» **Source material**
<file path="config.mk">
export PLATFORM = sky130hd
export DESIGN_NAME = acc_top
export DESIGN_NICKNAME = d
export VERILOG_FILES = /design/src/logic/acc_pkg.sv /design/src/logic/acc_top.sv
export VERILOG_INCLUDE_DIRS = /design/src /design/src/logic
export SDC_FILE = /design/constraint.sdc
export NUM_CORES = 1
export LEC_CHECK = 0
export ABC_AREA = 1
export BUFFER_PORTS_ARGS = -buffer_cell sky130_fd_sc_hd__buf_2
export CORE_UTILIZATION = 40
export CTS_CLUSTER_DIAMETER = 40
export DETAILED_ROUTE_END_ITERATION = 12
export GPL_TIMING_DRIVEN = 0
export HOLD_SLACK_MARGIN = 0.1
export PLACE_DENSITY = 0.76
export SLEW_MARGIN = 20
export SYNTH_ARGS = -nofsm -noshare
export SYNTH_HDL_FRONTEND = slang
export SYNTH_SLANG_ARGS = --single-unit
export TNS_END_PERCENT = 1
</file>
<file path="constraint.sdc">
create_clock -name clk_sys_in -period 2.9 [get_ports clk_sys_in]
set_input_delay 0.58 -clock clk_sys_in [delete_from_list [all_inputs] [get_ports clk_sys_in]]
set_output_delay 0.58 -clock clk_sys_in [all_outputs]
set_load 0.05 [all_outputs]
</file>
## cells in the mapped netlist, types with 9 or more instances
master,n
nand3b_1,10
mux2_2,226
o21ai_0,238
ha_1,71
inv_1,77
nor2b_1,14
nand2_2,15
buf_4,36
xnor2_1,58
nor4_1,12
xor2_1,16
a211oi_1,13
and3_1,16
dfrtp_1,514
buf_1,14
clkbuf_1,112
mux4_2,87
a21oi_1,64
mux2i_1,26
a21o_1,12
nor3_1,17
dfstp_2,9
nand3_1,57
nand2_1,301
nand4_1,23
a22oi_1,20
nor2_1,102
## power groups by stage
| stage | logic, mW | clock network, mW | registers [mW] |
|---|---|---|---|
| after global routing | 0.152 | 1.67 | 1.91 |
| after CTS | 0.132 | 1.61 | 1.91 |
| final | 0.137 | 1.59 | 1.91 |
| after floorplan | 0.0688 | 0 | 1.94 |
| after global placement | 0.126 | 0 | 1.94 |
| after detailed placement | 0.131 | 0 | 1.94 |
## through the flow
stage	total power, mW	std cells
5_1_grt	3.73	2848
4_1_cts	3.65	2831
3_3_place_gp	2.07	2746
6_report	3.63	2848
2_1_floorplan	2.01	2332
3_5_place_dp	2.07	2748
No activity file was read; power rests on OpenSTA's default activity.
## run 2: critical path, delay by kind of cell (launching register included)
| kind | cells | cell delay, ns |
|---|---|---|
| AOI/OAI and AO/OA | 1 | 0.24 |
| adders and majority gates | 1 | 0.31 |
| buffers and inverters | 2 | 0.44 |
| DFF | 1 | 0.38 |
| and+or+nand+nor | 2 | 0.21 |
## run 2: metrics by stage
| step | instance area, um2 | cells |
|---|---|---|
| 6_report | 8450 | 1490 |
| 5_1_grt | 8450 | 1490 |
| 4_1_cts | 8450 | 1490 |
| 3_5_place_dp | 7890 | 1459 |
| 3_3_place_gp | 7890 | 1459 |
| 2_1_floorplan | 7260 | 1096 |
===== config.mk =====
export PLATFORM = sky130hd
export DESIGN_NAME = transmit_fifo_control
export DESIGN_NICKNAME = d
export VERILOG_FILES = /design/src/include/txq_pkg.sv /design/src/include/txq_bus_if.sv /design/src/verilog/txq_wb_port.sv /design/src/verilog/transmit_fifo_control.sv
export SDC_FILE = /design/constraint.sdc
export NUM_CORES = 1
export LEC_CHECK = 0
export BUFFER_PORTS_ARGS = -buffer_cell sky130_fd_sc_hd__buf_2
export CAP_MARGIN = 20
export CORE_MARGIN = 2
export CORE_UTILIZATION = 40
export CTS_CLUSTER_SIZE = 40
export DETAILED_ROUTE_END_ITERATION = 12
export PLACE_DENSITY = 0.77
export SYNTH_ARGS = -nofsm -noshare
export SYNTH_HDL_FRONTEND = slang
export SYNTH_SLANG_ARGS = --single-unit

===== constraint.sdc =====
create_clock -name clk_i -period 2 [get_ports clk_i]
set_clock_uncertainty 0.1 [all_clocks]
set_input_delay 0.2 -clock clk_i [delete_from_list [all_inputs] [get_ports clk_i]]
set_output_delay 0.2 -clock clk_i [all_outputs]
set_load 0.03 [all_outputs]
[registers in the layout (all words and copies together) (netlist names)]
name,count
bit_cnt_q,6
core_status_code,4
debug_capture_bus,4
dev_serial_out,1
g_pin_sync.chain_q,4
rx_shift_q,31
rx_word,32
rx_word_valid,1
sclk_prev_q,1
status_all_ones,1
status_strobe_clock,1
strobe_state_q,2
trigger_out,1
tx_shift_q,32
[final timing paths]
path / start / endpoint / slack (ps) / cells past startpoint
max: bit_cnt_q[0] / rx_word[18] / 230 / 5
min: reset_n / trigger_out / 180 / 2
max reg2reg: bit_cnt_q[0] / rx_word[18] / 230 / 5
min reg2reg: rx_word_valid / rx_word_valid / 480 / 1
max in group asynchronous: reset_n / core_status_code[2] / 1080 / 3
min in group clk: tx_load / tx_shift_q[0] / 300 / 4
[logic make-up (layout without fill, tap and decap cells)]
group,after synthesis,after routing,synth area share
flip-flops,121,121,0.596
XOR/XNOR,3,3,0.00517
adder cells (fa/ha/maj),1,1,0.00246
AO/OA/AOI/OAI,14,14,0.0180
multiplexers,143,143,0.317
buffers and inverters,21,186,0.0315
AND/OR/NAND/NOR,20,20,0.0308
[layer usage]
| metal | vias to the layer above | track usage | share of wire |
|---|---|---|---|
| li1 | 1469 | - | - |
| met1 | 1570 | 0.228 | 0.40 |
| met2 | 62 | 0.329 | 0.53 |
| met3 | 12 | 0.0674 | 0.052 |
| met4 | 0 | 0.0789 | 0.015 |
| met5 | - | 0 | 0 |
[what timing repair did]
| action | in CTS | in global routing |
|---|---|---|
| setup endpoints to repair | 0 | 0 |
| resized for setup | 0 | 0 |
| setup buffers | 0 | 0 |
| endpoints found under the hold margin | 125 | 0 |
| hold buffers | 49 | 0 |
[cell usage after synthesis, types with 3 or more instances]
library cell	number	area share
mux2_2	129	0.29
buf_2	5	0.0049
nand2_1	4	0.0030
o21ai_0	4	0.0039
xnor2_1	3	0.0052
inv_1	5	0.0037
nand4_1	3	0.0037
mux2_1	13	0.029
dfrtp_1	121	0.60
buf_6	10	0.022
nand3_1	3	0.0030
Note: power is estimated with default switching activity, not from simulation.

» **Task details**
Above this instruction are the records; retype exactly the lines from the one containing "## cells in" up to and including the one containing "3_3_place_gp | 7890 | 1459 |".

» **Exercise solution**
## cells in the mapped netlist, types with 9 or more instances
master,n
nand3b_1,10
mux2_2,226
o21ai_0,238
ha_1,71
inv_1,77
nor2b_1,14
nand2_2,15
buf_4,36
xnor2_1,58
nor4_1,12
xor2_1,16
a211oi_1,13
and3_1,16
dfrtp_1,514
buf_1,14
clkbuf_1,112
mux4_2,87
a21oi_1,64
mux2i_1,26
a21o_1,12
nor3_1,17
dfstp_2,9
nand3_1,57
nand2_1,301
nand4_1,23
a22oi_1,20
nor2_1,102
## power groups by stage
| stage | logic, mW | clock network, mW | registers [mW] |
|---|---|---|---|
| after global routing | 0.152 | 1.67 | 1.91 |
| after CTS | 0.132 | 1.61 | 1.91 |
| final | 0.137 | 1.59 | 1.91 |
| after floorplan | 0.0688 | 0 | 1.94 |
| after global placement | 0.126 | 0 | 1.94 |
| after detailed placement | 0.131 | 0 | 1.94 |
## through the flow
stage	total power, mW	std cells
5_1_grt	3.73	2848
4_1_cts	3.65	2831
3_3_place_gp	2.07	2746
6_report	3.63	2848
2_1_floorplan	2.01	2332
3_5_place_dp	2.07	2748
No activity file was read; power rests on OpenSTA's default activity.
## run 2: critical path, delay by kind of cell (launching register included)
| kind | cells | cell delay, ns |
|---|---|---|
| AOI/OAI and AO/OA | 1 | 0.24 |
| adders and majority gates | 1 | 0.31 |
| buffers and inverters | 2 | 0.44 |
| DFF | 1 | 0.38 |
| and+or+nand+nor | 2 | 0.21 |
## run 2: metrics by stage
| step | instance area, um2 | cells |
|---|---|---|
| 6_report | 8450 | 1490 |
| 5_1_grt | 8450 | 1490 |
| 4_1_cts | 8450 | 1490 |
| 3_5_place_dp | 7890 | 1459 |
| 3_3_place_gp | 7890 | 1459 |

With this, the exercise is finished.